DB2 Select Statement – How to Select Every Week’s Log Record

db2selecttimetimestamp

Here is a simplified version of the table in question:

+------------------------------------------------------+
| DatabaseName | LogRecordNumber | LogTimestamp        |
+------------------------------------------------------+
|DB1           | 47378910        | 2014-11-12 10:40:00 |
|DB1           | 48268418        | 2014-11-12 10:41:00 |
|DB2           | 223781480       | 2014-11-12 10:40:00 |
|DB2           | 228976522       | 2014-11-12 10:41:00 |
+------------------------------------------------------+

We have a table that contains the log record number for each database captured every minute. This data spans back a full year, or shorter if the database is newer than that.

We have to watch the log record number to ensure it will not go over the maximum number of bits that it can have. Currently I'm tracking this information with a simple query and adding it into a spreadsheet.

Sample Query:

SELECT Databasename, MAX(LogRecordNumber), LogTimestamp
FROM MyDB.MyTable
WHERE LogTimestamp BETWEEN '2014-11-12-04...' AND '2014-11-12-08...'
GROUP BY DatabaseName, LogTimestamp

I would like to instead develop a report that a technician could run to determine through stat regression when the log records would be out of bits.

So I now need a select statement that would retrieve the LogRecordNumber for each interval of time where we have a log record. Getting the log number once a week would be appropriate and allow me to make a reasonable regression guess at when we will be out of bits.

Again these data can be as far as a year back or as soon as a few months ago, so hard coding something like DATE(CURRENT_TIMESTAMP) – X WEEKS is not possible.

Is there any way to do what I'm suggesting with a query, or do I need to rethink this?

If it matters, the database in question is DB2.

Best Answer

It is possible do this in SQL. There are really 2 problems here:

  1. Find 1 record per week for each database
  2. Calculate the average rate of consumption

For the first problem, you have a couple of ways to do this:

select databasename, logrecordnumber, logtimestamp
  from MyTable
 where logtimestamp > current timestamp - 42 days
   and dayofweek(logtimestamp) = 0
   and time(logtimestamp) between '11:59:30' and '12:00:30'

This looks at only records in the last 6 weeks, and then finds records that occurred on Sunday (dayofweek() = 0) at 12:00. (Using the between predicate should handle minor differences in clocks on your database servers and/or instances when your script doesn't execute exactly on the minute.

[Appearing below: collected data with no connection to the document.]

`src/rtl/ser_tx_pkg.sv`:
```
package ser_tx_pkg;
  typedef enum logic {
    FMT_FULL = 1'b0,
    FMT_HALF = 1'b1
  } fmt_e;
endpackage

```
`src/rtl/sertx_phase.sv`:
```
module sertx_phase #(
  parameter int WORD_W = 10
) (
  input  logic clk,
  input  logic rst,
  input  logic ref_rise,
  output logic fall_stb
);
  localparam int PH_W = (WORD_W > 2) ? $clog2(WORD_W) : 1;
  localparam int HALF = WORD_W / 2;

  logic [PH_W-1:0] ph_q;

  // Count bit times since the last strobe; wraps once per word period.
  always_ff @(posedge clk) begin
    if (rst) begin
      ph_q <= '0;
    end else if (ref_rise) begin
      ph_q <= PH_W'(1);
    end else if (ph_q == PH_W'(WORD_W - 1)) begin
      ph_q <= '0;
    end else begin
      ph_q <= ph_q + PH_W'(1);
    end
  end

  // Mid-word point stands for the opposite reference clock edge.
  assign fall_stb = (ph_q == PH_W'(HALF)) && !ref_rise;

  p_mid_after_rise_r2: assert property (@(posedge clk) disable iff (rst)
    ref_rise |=> !fall_stb);
endmodule

```
`src/rtl/sertx_capture.sv`:
```
module sertx_capture
  import ser_tx_pkg::*;
#(
  parameter int WORD_W = 10
) (
  input  logic              clk,
  input  logic              rst,
  input  logic              ref_rise,
  input  logic              fall_stb,
  input  fmt_e              fmt,
  input  logic [WORD_W-1:0] tx_data,
  output logic [WORD_W-1:0] ready_word
);
  localparam int HALF = WORD_W / 2;
  localparam int HI_W = WORD_W - HALF;

  logic [HALF-1:0]   lo_q;
  logic [WORD_W-1:0] asm_q;
  logic [WORD_W-1:0] ready_q;

  always_ff @(posedge clk) begin
    if (rst) begin
      lo_q    <= '0;
      asm_q   <= '0;
      ready_q <= '0;
    end else begin
      if (ref_rise) begin
        if (fmt == FMT_FULL) begin
          ready_q <= tx_data;
        end else begin
          lo_q    <= tx_data[HALF-1:0];
          ready_q <= asm_q;  // complete word from the previous period
        end
      end
      if (fall_stb && fmt == FMT_HALF) begin
        asm_q <= {tx_data[HI_W-1:0], lo_q};
      end
    end
  end

  assign ready_word = ready_q;

  p_full_capture_r1: assert property (@(posedge clk) disable iff (rst)
    (ref_rise && fmt == FMT_FULL) |=> ready_q == $past(tx_data));
  p_hold_between_r1: assert property (@(posedge clk) disable iff (rst)
    !ref_rise |=> ready_q == $past(ready_q));
  p_half_upper_r2: assert property (@(posedge clk) disable iff (rst)
    (fall_stb && fmt == FMT_HALF) |=> asm_q[WORD_W-1:HALF] == $past(tx_data[HI_W-1:0]));
  p_half_lower_r2: assert property (@(posedge clk) disable iff (rst)
    (fall_stb && fmt == FMT_HALF) |=> asm_q[HALF-1:0] == $past(lo_q));
endmodule

```
`src/rtl/sertx_shifter.sv`:
```
module sertx_shifter #(
  parameter int WORD_W = 10
) (
  input  logic              clk,
  input  logic              rst,
  input  logic              load,
  input  logic [WORD_W-1:0] word,
  input  logic              enable,
  input  logic              loop_en,
  output logic              ser_out,
  output logic              ser_oe,
  output logic              loop_rx
);
  logic [WORD_W-1:0] sh_q;
  logic              oe_q;
  logic              lb_q;

  always_ff @(posedge clk) begin
    if (rst) begin
      sh_q <= '0;
      oe_q <= 1'b0;
      lb_q <= 1'b0;
    end else begin
      sh_q <= load ? word : {1'b0, sh_q[WORD_W-1:1]};
      oe_q <= enable && !loop_en;
      lb_q <= enable && loop_en;
    end
  end

  assign ser_out = sh_q[0] & oe_q;
  assign ser_oe  = oe_q;
  assign loop_rx = sh_q[0] & lb_q;

  p_shift_lsb_first_r3: assert property (@(posedge clk) disable iff (rst)
    !load |=> sh_q == ($past(sh_q) >> 1));
  p_load_word_r3: assert property (@(posedge clk) disable iff (rst)
    load |=> sh_q == $past(word));
  p_loop_driver_off_r6: assert property (@(posedge clk) disable iff (rst)
    loop_en |=> (!ser_oe && !ser_out));
  p_loop_quiet_r6: assert property (@(posedge clk) disable iff (rst)
    !loop_en |=> !loop_rx);
  p_disabled_r7: assert property (@(posedge clk) disable iff (rst)
    !enable |=> (!ser_oe && !ser_out && !loop_rx));
endmodule

```
`src/rtl/dual_fmt_serializer.sv`:
```
module dual_fmt_serializer #(
  parameter int WORD_W = 10
) (
  input  logic              clk,
  input  logic              rst,
  input  logic              ref_rise,
  input  logic [WORD_W-1:0] tx_data,
  input  logic              half_mode,
  input  logic              loop_en,
  input  logic              enable,
  output logic              ser_out,
  output logic              ser_oe,
  output logic              loop_rx
);
  import ser_tx_pkg::*;

  logic              fall_stb;
  logic [WORD_W-1:0] ready_word;
  fmt_e              fmt;

  assign fmt = half_mode ? FMT_HALF : FMT_FULL;

  sertx_phase #(.WORD_W(WORD_W)) u_phase (
    .clk      (clk),
    .rst      (rst),
    .ref_rise (ref_rise),
    .fall_stb (fall_stb)
  );

  sertx_capture #(.WORD_W(WORD_W)) u_capture (
    .clk        (clk),
    .rst        (rst),
    .ref_rise   (ref_rise),
    .fall_stb   (fall_stb),
    .fmt        (fmt),
    .tx_data    (tx_data),
    .ready_word (ready_word)
  );

  sertx_shifter #(.WORD_W(WORD_W)) u_shifter (
    .clk     (clk),
    .rst     (rst),
    .load    (ref_rise),
    .word    (ready_word),
    .enable  (enable),
    .loop_en (loop_en),
    .ser_out (ser_out),
    .ser_oe  (ser_oe),
    .loop_rx (loop_rx)
  );
endmodule

```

It may also be possible to write this using OLAP windowing functions, but I'm not sure it would be any more efficient.


For the second problem you may want to look at using the LAG() function so you can calculate the delta in the log record:

select 
    databasename
   ,logrecordnumber
   ,logtimestamp
   ,logrecordnumber - lag(logrecordnumber,1) over (partition by database order by logtimestamp) as logrecordnumber_growth
from 
    MyTable
where 
    logtimestamp > current timestamp - 42 days
    and dayofweek(logtimestamp) = 0
    and time(logtimestamp) between '11:59:30' and '12:00:30'

This example adds a calculation showing how much the logrecordnumber has grown since the week before.

Doing the rest of the calculation (extrapolating to when LSNs might run out) is left as an exercise for the OP.